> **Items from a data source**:
══════════

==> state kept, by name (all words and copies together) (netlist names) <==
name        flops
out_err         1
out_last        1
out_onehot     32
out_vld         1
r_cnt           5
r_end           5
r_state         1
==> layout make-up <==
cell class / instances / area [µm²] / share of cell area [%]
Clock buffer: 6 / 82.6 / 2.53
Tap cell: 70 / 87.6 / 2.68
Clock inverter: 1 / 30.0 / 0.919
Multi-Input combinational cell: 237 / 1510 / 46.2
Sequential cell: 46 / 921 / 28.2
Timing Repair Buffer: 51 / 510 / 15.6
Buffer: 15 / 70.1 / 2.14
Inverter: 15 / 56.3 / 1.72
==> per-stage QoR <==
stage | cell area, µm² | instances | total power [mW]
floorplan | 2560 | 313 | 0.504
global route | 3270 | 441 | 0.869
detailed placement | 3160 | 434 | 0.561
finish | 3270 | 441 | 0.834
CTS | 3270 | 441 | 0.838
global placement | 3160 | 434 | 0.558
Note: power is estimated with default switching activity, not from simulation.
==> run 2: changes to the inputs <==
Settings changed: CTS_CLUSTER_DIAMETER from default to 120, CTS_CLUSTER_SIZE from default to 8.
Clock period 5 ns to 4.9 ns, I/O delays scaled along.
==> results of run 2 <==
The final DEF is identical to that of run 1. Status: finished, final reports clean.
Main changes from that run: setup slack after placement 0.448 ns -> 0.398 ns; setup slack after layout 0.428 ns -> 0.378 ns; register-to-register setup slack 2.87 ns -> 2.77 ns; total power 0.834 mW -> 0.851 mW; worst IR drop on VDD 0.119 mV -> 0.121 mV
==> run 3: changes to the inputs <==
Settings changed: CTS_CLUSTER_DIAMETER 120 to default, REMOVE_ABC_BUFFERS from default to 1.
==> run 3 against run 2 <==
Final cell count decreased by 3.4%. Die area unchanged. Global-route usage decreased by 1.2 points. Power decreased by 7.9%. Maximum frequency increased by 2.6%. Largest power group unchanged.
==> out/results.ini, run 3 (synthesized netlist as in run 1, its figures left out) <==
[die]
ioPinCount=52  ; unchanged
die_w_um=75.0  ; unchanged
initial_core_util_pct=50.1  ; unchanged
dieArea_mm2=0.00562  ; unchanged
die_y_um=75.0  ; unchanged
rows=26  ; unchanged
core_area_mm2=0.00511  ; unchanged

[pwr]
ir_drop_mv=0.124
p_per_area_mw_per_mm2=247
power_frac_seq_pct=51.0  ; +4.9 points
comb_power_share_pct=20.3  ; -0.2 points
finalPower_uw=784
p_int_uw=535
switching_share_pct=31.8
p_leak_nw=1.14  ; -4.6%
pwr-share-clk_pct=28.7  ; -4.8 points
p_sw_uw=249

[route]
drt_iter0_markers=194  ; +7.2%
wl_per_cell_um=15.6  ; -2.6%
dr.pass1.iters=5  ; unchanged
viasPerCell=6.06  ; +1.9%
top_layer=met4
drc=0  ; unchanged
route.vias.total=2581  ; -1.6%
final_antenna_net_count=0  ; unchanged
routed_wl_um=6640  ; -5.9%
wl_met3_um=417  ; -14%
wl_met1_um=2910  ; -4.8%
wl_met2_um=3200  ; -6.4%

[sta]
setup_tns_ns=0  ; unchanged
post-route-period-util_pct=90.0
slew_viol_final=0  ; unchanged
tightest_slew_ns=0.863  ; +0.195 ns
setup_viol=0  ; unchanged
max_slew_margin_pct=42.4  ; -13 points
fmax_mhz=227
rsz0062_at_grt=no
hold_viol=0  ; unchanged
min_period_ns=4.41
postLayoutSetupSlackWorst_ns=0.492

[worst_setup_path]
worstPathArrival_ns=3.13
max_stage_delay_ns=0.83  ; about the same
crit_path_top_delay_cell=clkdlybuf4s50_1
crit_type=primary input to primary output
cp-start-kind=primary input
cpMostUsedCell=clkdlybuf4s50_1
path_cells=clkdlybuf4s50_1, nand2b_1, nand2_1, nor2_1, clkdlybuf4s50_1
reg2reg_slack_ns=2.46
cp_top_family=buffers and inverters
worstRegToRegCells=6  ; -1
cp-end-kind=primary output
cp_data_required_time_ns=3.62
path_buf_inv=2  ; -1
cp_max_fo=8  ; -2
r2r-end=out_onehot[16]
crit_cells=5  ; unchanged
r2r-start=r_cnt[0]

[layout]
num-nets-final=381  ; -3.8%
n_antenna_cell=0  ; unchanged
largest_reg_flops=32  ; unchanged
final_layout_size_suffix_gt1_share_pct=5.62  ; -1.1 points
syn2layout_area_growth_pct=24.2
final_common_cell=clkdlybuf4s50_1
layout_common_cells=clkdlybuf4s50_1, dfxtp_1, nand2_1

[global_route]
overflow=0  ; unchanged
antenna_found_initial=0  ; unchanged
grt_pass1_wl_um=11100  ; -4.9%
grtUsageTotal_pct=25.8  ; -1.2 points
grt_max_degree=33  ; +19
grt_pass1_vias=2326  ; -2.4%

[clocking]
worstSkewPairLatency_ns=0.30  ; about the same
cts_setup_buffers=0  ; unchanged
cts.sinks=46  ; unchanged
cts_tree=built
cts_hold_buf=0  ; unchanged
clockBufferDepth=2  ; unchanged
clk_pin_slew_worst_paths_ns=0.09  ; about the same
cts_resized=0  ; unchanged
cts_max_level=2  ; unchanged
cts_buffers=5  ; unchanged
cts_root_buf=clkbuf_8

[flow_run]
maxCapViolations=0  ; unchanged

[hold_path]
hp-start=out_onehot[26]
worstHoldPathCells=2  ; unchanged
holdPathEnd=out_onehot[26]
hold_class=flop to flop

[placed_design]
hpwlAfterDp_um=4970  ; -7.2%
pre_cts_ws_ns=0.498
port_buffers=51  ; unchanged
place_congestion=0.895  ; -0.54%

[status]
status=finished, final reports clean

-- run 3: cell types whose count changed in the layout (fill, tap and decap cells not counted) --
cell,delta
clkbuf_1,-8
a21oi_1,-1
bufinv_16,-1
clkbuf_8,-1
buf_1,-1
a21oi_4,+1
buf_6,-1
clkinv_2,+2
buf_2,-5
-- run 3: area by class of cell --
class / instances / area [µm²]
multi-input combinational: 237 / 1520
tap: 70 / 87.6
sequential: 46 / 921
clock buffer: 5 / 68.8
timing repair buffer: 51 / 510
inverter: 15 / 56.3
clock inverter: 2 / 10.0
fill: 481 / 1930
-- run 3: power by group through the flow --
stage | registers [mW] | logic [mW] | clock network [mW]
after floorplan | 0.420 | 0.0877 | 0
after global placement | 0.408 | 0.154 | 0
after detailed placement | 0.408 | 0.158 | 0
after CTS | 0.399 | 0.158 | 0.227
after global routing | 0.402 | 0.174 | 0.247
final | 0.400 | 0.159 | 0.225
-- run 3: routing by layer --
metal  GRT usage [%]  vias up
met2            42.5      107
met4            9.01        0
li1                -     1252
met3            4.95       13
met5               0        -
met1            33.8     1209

══════════

Filter the data above, keeping only lines that include the string "finished".

> **Written solution**:
The final DEF is identical to that of run 1. Status: finished, final reports clean.
status=finished, final reports clean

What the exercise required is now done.